## THE TASK
Go through the listing below. Copy each line that has the string "DEPTH".

## INFORMATION
===== src/aslt_sync.sv =====
/*
 * Three-stage pin synchroniser with agreement filter.
 * Assumes inputs are asynchronous pins; output changes once the
 * second and third stages agree.
 */
`timescale 1ns/10ps
`default_nettype none
module aslt_sync #(
    parameter int W = 4,
    parameter logic [W-1:0] INIT = '0
) (
    input wire logic clk_sys,
    input wire logic nrst,
    input wire logic [W-1:0] d,
    output logic [W-1:0] q
);
    logic [W-1:0] s1;
    logic [W-1:0] s2;
    logic [W-1:0] s3;

    // Capture chain
    always_ff @(posedge clk_sys) begin
        if (!nrst) begin
            s1 <= INIT;
            s2 <= INIT;
            s3 <= INIT;
        end else begin
            s1 <= d;
            s2 <= s1;
            s3 <= s2;
        end
    end

    // Accept a bit once stages two and three agree
    always_ff @(posedge clk_sys) begin
        if (!nrst) begin
            q <= INIT;
        end else begin
            for (int i = 0; i < W; i++) begin
                if (s2[i] == s3[i]) begin
                    q[i] <= s3[i];
                end
            end
        end
    end
endmodule : aslt_sync
`default_nettype wire


===== src/aslt_fifo.sv =====
/*
 * Flip-flop FIFO with valid/ready on both sides.
 * Assumes DEPTH is a power of two; same clock on both sides.
 */
`timescale 1ns/10ps
`default_nettype none
module aslt_fifo #(
    parameter int WIDTH = 128,
    parameter int DEPTH = 16
) (
    input wire logic clk_sys,
    input wire logic nrst,
    input wire logic in_valid,
    output logic in_ready,
    input wire logic [WIDTH-1:0] in_data,
    output logic out_valid,
    input wire logic out_ready,
    output logic [WIDTH-1:0] out_data
);
    localparam int AW = $clog2(DEPTH);

    logic [WIDTH-1:0] mem [DEPTH];
    logic [AW-1:0] wr_ptr;
    logic [AW-1:0] rd_ptr;
    logic [AW:0] count;
    logic push;
    logic pop;

    // Handshakes from the fill level
    assign in_ready = count != (AW+1)'(DEPTH);
    assign out_valid = count != '0;
    assign push = in_valid & in_ready;
    assign pop = out_valid & out_ready;
    assign out_data = mem[rd_ptr];

    // Storage write
    always_ff @(posedge clk_sys) begin
        if (push) begin
            mem[wr_ptr] <= in_data;
        end
    end

    // Pointers and level
    always_ff @(posedge clk_sys) begin
        if (!nrst) begin
            wr_ptr <= '0;
            rd_ptr <= '0;
            count <= '0;
        end else begin
            if (push) begin
                wr_ptr <= wr_ptr + AW'(1);
            end
            if (pop) begin
                rd_ptr <= rd_ptr + AW'(1);
            end
            count <= count + (AW+1)'(push) - (AW+1)'(pop);
        end
    end
endmodule : aslt_fifo
`default_nettype wire


===== src/aslt_link.sv =====
/*
 * Output-path timing of the converter device: wake-up from standby and
 * power-down, link start-up on the receiver's sync request, comma phase,
 * datapath latency before samples flow, and trigger to start code.
 * Assumes clk_sys is the 40 MHz sample clock, config is static while the
 * link runs, and samples arrive as one 128-bit word per sample cycle.
 */
`timescale 1ns/10ps
`default_nettype none
module aslt_link import aslt_pkg::*; #(
    parameter int PDN_DEV_CYC = PDN_DEV_WAKE_CYC,
    parameter int PDN_LINK_CYC = PDN_LINK_WAKE_CYC
) (
    input wire logic clk_sys,
    input wire logic nrst,
    input wire aslt_cfg_t cfg,
    input wire logic standby_pin,
    input wire logic power_down_pin,
    input wire logic transmit_trigger,
    input wire logic link_sync_request_n,
    input wire logic sample_valid,
    input wire logic [WORD_BITS-1:0] sample_data,
    output logic sample_ready,
    output aslt_lane_t serial_lane_out,
    output logic start_code,
    output logic link_up,
    output logic cgs_active,
    output logic device_ready,
    output logic rf_dec_active,
    output logic [7:0] pipe_latency,
    output logic [7:0] ui_bits_per_sample
);
    logic [3:0] pins_s;
    logic stby_s;
    logic pdn_s;
    logic trig_s;
    logic sync_s;
    logic trig_prev;
    logic sync_prev;
    logic trig_rise;
    logic sync_fall;
    logic [15:0] dev_wait;
    logic [15:0] link_wait;
    logic link_ready;
    aslt_state_t state;
    logic [7:0] st_cnt;
    logic [7:0] fill_cnt;
    logic drain;
    logic fifo_valid;
    logic [WORD_BITS-1:0] fifo_data;
    logic pop;
    logic [7:0] trig_cnt;
    aslt_lane_t next_lane;

    // Pin synchronisers
    aslt_sync #(
        .W(4),
        .INIT(PIN_INIT)
    ) u_sync (
        .clk_sys(clk_sys),
        .nrst(nrst),
        .d({standby_pin, power_down_pin, transmit_trigger, link_sync_request_n}),
        .q(pins_s)
    );

    assign stby_s = pins_s[3];
    assign pdn_s = pins_s[2];
    assign trig_s = pins_s[1];
    assign sync_s = pins_s[0];
    assign trig_rise = trig_s & ~trig_prev;
    assign sync_fall = ~sync_s & sync_prev;

    // Edge history
    always_ff @(posedge clk_sys) begin
        if (!nrst) begin
            trig_prev <= 1'b0;
            sync_prev <= 1'b1;
        end else begin
            trig_prev <= trig_s;
            sync_prev <= sync_s;
        end
    end

    // Wake-up timers for device and link
    always_ff @(posedge clk_sys) begin
        if (!nrst) begin
            dev_wait <= 16'(PDN_DEV_CYC);
            link_wait <= 16'(PDN_LINK_CYC);
        end else if (pdn_s) begin
            dev_wait <= 16'(PDN_DEV_CYC);
            link_wait <= 16'(PDN_LINK_CYC);
        end else begin
            if (stby_s) begin
                dev_wait <= 16'(STBY_WAKE_CYC);
            end else if (dev_wait != 16'h0000) begin
                dev_wait <= dev_wait - 16'h0001;
            end
            if (link_wait != 16'h0000) begin
                link_wait <= link_wait - 16'h0001;
            end
        end
    end

    assign device_ready = (dev_wait == 16'h0000) & ~stby_s & ~pdn_s;
    assign link_ready = device_ready & (link_wait == 16'h0000);

    // Link start-up sequence
    always_ff @(posedge clk_sys) begin
        if (!nrst) begin
            state <= ST_OFF;
            st_cnt <= 8'h00;
        end else if (!link_ready) begin
            state <= ST_OFF;
            st_cnt <= 8'h00;
        end else begin
            case (state)
                ST_OFF: begin
                    state <= ST_IDLE;
                end
                ST_IDLE: begin
                    if (!sync_s) begin
                        state <= ST_WAIT;
                        st_cnt <= 8'(SYNC_WAIT_CYC - 1);
                    end
                end
                ST_WAIT: begin
                    if (st_cnt == 8'h00) begin
                        state <= ST_CGS;
                        st_cnt <= 8'(CGS_MIN_CYC - 1);
                    end else begin
                        st_cnt <= st_cnt - 8'h01;
                    end
                end
                ST_CGS: begin
                    if (st_cnt != 8'h00) begin
                        st_cnt <= st_cnt - 8'h01;
                    end else if (sync_s) begin
                        state <= ST_DATA;
                    end
                end
                ST_DATA: begin
                    if (sync_fall) begin
                        state <= ST_WAIT;
                        st_cnt <= 8'(SYNC_WAIT_CYC - 1);
                    end
                end
                default: begin
                    state <= ST_OFF;
                end
            endcase
        end
    end

    assign link_up = state == ST_DATA;

    // Pipeline fill: samples flow only after the datapath latency
    always_ff @(posedge clk_sys) begin
        if (!nrst) begin
            fill_cnt <= 8'h00;
        end else if (state != ST_DATA) begin
            fill_cnt <= pipe_lat(cfg);
        end else if (fill_cnt != 8'h00) begin
            fill_cnt <= fill_cnt - 8'h01;
        end
    end

    assign drain = (state == ST_DATA) & (fill_cnt == 8'h00);
    assign pop = drain & fifo_valid;

    // Sample buffer with back-pressure to the source
    aslt_fifo #(
        .WIDTH(WORD_BITS),
        .DEPTH(FIFO_DEPTH)
    ) u_fifo (
        .clk_sys(clk_sys),
        .nrst(nrst),
        .in_valid(sample_valid),
        .in_ready(sample_ready),
        .in_data(sample_data),
        .out_valid(fifo_valid),
        .out_ready(drain),
        .out_data(fifo_data)
    );

    // Trigger to start code countdown
    always_ff @(posedge clk_sys) begin
        if (!nrst) begin
            trig_cnt <= 8'h00;
            start_code <= 1'b0;
        end else begin
            if (trig_rise) begin
                trig_cnt <= trig_lat(cfg) - 8'h01;
            end else if (trig_cnt != 8'h00) begin
                trig_cnt <= trig_cnt - 8'h01;
            end
            start_code <= trig_cnt == 8'h01;
        end
    end

    // Lane characters: commas, sample octets, start code on lane 0
    always_comb begin
        next_lane = '0;
        for (int l = 0; l < NUM_LANES; l++) begin
            for (int j = 0; j < OCT_MAX; j++) begin
                if (state == ST_CGS) begin
                    next_lane[l][j] = '{k: 1'b1, d: K28_5};
                end else if (pop && (8'(j * BITS_PER_CHAR) < ui_bits(cfg))) begin
                    next_lane[l][j] = '{k: 1'b0, d: fifo_data[WORD_BITS-1-8*
                        (l * 32'(ui_bits(cfg)) / BITS_PER_CHAR + j) % WORD_BITS -: 8]};
                end
            end
        end
        if (trig_cnt == 8'h01) begin
            next_lane[0][0] = '{k: 1'b1, d: K28_0};
        end
    end

    // Registered lane outputs and comma flag
    always_ff @(posedge clk_sys) begin
        if (!nrst) begin
            serial_lane_out <= '0;
            cgs_active <= 1'b0;
        end else begin
            serial_lane_out <= next_lane;
            cgs_active <= state == ST_CGS;
        end
    end

    // Configuration readback
    always_ff @(posedge clk_sys) begin
        if (!nrst) begin
            rf_dec_active <= 1'b0;
            pipe_latency <= 8'(ADC_LAT);
            ui_bits_per_sample <= 8'(UI_FACTOR * NUM_CONV / 2);
        end else begin
            rf_dec_active <= rf_on(cfg);
            pipe_latency <= pipe_lat(cfg);
            ui_bits_per_sample <= ui_bits(cfg);
        end
    end

    // Helper counters for checks
    logic [7:0] wait_len;
    logic [7:0] cgs_len;
    logic [7:0] data_age;
    logic [7:0] trig_age;
    logic [15:0] dark_len;

    always_ff @(posedge clk_sys) begin
        if (!nrst) begin
            wait_len <= 8'h00;
            cgs_len <= 8'h00;
            data_age <= 8'h00;
            trig_age <= 8'h00;
            dark_len <= 16'h0000;
        end else begin
            wait_len <= (state == ST_WAIT) ? wait_len + 8'h01 : 8'h00;
            cgs_len <= (state == ST_CGS) ? cgs_len + 8'h01 : 8'h00;
            data_age <= (state == ST_DATA && data_age != 8'hff) ? data_age + 8'h01 : 8'h00;
            trig_age <= trig_rise ? 8'h01 : (trig_age != 8'hff ? trig_age + 8'h01 : trig_age);
            dark_len <= device_ready ? 16'h0000 :
                        (dark_len != 16'hffff ? dark_len + 16'h0001 : dark_len);
        end
    end
endmodule : aslt_link
`default_nettype wire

## EXERCISE SOLUTION
 * Assumes DEPTH is a power of two; same clock on both sides.
    parameter int DEPTH = 16
    localparam int AW = $clog2(DEPTH);
    logic [WIDTH-1:0] mem [DEPTH];
    assign in_ready = count != (AW+1)'(DEPTH);
        .DEPTH(FIFO_DEPTH)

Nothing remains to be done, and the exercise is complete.